[Stored data]
=-=-=
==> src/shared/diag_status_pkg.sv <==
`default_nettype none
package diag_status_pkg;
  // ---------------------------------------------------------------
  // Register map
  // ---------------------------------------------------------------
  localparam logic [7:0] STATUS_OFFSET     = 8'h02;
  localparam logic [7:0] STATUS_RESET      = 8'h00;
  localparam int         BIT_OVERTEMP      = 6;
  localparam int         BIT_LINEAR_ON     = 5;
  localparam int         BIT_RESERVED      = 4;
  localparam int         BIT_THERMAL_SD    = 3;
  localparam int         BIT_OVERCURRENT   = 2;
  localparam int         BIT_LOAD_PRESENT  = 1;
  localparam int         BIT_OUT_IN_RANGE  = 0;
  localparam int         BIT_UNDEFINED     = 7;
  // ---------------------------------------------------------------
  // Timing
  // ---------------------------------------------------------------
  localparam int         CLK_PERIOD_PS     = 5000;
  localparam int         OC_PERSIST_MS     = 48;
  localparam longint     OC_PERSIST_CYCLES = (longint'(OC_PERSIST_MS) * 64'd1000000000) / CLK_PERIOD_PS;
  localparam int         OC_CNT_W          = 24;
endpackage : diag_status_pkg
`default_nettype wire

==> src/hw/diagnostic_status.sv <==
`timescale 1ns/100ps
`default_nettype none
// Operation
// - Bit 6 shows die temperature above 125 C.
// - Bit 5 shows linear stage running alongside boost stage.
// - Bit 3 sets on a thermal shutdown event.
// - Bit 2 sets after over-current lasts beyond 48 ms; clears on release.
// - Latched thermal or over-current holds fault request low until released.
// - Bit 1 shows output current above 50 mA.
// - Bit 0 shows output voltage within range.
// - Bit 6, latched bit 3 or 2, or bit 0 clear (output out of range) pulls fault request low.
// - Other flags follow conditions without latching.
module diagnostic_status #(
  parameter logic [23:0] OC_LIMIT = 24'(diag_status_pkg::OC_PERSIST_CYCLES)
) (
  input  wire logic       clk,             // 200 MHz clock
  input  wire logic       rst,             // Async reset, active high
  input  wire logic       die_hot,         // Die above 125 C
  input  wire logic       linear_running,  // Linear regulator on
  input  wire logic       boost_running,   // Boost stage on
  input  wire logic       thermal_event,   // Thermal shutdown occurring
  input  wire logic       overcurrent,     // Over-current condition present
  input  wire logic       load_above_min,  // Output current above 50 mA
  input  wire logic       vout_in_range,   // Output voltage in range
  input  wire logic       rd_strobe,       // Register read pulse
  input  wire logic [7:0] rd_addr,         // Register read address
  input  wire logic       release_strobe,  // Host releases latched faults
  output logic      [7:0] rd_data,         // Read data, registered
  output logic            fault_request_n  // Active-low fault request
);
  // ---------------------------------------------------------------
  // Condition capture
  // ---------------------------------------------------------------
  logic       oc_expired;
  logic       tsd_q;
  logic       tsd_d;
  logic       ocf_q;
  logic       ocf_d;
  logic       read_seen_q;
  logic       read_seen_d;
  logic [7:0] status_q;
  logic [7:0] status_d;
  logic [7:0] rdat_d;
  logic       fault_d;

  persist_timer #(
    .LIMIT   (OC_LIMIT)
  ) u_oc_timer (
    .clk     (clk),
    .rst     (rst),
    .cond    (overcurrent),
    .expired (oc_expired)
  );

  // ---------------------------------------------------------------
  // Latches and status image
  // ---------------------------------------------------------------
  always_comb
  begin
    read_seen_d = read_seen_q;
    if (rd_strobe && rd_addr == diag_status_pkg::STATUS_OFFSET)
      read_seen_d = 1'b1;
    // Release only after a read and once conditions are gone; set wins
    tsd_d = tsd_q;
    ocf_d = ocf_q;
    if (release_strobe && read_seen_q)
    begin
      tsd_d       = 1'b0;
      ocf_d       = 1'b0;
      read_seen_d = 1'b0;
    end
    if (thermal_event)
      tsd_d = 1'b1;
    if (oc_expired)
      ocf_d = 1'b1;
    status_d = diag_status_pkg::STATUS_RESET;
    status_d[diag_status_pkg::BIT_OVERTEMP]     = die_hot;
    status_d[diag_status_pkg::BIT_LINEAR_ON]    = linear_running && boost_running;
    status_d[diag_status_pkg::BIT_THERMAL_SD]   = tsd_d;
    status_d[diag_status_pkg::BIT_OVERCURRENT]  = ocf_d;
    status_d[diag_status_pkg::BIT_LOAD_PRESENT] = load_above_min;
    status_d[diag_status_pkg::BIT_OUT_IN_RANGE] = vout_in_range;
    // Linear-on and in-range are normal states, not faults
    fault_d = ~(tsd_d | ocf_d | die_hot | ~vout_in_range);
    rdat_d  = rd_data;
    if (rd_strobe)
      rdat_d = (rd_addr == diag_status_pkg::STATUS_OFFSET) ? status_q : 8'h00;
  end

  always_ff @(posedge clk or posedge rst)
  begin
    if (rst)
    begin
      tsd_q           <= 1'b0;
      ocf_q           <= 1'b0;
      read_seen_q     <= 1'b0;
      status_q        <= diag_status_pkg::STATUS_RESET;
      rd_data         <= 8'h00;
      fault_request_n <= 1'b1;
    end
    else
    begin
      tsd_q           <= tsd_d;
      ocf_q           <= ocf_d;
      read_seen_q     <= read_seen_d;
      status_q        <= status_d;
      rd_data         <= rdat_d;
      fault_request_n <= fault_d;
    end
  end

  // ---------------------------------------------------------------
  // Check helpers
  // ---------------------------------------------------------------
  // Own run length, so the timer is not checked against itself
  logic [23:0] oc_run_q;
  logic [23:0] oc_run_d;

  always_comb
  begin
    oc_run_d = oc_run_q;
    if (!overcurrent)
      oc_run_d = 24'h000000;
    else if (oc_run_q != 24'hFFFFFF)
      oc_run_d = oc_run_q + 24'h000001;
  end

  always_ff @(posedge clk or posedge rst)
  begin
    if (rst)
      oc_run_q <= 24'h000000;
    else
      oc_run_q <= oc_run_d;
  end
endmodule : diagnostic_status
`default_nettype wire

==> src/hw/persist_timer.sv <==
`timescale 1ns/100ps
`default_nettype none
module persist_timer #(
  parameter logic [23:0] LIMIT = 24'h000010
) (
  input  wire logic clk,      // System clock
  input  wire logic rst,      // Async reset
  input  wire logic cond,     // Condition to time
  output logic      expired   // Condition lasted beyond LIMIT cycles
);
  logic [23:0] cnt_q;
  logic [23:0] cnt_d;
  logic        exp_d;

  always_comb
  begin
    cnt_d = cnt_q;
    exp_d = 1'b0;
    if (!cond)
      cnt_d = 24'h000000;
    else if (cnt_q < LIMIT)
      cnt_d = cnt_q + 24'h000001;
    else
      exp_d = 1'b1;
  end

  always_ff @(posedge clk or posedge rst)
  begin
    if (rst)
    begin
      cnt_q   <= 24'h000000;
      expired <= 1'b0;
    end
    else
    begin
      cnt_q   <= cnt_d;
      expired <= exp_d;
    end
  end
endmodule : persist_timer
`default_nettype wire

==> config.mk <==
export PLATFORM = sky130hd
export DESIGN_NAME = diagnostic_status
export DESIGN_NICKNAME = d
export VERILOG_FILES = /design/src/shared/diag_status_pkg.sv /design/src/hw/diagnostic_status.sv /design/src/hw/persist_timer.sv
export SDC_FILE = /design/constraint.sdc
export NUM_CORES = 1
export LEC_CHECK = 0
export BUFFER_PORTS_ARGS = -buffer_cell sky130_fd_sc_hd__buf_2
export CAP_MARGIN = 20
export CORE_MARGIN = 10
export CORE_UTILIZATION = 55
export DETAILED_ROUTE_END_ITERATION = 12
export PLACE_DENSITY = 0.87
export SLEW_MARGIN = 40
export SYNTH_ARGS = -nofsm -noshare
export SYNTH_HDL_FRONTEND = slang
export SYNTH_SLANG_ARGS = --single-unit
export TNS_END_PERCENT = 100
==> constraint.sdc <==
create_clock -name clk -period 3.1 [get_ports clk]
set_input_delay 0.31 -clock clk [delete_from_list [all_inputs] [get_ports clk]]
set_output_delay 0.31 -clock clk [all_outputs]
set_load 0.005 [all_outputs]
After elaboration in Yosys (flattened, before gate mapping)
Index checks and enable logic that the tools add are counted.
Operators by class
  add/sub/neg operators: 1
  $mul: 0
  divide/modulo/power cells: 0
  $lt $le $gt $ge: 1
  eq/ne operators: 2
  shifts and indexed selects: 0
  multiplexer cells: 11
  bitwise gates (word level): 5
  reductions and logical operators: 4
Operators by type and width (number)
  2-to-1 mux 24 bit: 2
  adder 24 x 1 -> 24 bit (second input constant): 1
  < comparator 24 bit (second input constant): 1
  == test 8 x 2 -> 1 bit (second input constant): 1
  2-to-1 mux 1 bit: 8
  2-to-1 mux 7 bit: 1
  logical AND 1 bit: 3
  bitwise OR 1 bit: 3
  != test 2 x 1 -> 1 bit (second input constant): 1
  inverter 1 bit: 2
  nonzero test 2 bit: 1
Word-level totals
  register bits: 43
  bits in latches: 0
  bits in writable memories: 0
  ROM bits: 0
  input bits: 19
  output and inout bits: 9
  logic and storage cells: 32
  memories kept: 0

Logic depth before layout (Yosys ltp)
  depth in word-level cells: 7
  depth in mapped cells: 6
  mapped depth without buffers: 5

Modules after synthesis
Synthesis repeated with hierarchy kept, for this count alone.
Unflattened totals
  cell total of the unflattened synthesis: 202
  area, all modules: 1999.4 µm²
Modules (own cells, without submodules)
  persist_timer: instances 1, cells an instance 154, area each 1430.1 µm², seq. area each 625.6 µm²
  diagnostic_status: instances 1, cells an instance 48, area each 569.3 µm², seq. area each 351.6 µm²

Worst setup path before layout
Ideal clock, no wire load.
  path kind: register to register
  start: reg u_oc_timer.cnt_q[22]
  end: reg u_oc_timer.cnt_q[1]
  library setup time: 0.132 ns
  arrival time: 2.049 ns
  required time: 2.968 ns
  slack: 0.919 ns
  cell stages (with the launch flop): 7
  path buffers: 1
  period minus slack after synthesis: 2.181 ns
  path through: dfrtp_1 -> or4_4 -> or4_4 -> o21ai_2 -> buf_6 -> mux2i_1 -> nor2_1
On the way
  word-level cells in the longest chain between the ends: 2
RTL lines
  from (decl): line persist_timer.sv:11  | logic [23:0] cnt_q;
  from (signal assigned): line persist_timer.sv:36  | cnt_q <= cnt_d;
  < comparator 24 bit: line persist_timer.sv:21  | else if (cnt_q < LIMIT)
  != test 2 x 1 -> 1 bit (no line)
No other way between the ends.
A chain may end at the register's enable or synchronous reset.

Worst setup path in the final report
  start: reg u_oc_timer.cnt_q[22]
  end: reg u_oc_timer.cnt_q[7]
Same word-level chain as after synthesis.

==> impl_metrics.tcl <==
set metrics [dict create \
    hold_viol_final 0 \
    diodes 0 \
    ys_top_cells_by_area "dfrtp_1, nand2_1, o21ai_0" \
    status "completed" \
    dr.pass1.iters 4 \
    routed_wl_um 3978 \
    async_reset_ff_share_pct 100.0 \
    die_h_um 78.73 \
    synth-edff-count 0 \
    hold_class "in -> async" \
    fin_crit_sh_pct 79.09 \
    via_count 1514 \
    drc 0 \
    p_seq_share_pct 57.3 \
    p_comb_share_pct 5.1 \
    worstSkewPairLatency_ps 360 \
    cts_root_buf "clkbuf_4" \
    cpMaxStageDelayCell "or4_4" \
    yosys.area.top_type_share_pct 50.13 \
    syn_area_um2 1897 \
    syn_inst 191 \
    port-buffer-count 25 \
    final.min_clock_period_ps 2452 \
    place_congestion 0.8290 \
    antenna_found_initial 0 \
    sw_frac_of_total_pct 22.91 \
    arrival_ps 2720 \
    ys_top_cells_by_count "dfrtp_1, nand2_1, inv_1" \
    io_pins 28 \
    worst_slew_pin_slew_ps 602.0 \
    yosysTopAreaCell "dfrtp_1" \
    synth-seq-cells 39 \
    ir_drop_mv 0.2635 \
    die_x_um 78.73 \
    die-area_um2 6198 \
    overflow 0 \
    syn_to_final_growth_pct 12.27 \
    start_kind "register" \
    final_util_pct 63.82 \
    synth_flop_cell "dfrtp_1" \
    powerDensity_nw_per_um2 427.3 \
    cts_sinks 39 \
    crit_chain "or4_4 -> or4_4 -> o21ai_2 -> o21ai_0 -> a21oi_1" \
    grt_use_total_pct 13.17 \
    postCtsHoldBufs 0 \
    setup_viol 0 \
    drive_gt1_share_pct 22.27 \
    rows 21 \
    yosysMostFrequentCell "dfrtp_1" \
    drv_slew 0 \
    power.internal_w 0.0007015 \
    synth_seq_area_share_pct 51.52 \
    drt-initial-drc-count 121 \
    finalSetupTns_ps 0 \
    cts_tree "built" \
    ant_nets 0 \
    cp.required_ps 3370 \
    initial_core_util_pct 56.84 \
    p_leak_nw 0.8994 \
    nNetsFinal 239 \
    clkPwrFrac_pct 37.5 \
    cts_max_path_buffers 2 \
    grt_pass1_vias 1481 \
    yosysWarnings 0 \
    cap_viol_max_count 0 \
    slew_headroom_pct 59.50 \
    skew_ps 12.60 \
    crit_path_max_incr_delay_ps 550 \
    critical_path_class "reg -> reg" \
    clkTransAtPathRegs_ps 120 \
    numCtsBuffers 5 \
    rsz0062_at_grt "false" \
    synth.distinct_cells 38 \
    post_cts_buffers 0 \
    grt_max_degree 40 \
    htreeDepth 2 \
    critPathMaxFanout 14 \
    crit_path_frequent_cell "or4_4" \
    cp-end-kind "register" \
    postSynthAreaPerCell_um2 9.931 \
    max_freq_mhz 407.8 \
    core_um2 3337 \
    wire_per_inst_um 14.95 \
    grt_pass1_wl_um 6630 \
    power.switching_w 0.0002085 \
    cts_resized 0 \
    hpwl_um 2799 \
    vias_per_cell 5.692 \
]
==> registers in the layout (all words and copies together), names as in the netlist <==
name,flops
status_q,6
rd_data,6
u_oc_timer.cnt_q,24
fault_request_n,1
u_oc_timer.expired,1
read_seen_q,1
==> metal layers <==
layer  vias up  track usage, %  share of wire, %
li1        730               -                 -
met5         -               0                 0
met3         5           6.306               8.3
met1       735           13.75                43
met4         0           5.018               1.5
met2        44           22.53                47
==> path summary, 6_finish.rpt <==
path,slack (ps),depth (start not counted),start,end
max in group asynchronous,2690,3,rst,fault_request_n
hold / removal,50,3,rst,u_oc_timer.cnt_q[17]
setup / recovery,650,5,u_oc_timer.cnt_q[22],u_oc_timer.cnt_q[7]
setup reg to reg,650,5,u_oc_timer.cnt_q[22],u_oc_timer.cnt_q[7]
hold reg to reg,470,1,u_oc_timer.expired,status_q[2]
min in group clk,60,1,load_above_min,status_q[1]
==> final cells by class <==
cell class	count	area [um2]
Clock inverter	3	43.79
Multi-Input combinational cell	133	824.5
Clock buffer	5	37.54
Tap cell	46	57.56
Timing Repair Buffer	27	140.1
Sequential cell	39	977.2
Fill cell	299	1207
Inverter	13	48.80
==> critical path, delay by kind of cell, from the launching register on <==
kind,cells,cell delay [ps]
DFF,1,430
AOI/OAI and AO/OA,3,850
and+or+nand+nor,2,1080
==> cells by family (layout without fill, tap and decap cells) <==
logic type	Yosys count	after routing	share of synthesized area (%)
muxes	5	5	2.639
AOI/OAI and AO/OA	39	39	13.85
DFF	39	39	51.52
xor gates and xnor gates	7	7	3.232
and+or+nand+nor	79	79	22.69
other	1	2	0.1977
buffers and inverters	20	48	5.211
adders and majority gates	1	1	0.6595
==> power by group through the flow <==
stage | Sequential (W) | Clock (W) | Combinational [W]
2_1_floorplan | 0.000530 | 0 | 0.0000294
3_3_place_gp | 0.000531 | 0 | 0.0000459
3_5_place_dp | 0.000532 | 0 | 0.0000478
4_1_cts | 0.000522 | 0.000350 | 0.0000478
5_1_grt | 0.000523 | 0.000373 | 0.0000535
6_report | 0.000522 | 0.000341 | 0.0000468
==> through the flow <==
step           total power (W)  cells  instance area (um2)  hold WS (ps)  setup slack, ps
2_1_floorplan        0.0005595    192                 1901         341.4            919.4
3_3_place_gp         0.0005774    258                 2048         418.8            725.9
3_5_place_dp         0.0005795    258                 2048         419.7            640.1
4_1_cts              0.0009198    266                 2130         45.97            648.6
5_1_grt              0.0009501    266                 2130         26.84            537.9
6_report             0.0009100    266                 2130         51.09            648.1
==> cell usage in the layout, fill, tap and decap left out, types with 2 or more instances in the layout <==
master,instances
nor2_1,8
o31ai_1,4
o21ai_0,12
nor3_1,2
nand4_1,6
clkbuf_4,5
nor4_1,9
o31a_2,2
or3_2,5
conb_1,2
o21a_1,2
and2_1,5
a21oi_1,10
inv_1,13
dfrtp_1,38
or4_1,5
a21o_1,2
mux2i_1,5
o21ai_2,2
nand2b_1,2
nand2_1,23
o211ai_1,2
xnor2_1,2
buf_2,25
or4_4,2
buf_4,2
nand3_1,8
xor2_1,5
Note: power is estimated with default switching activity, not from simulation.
=-=-=
* WORK REQUEST *
Look over the entries for "voltage", then copy every line that includes that string.

* RESPONSE *
// - Bit 0 shows output voltage within range.
  input  wire logic       vout_in_range,   // Output voltage in range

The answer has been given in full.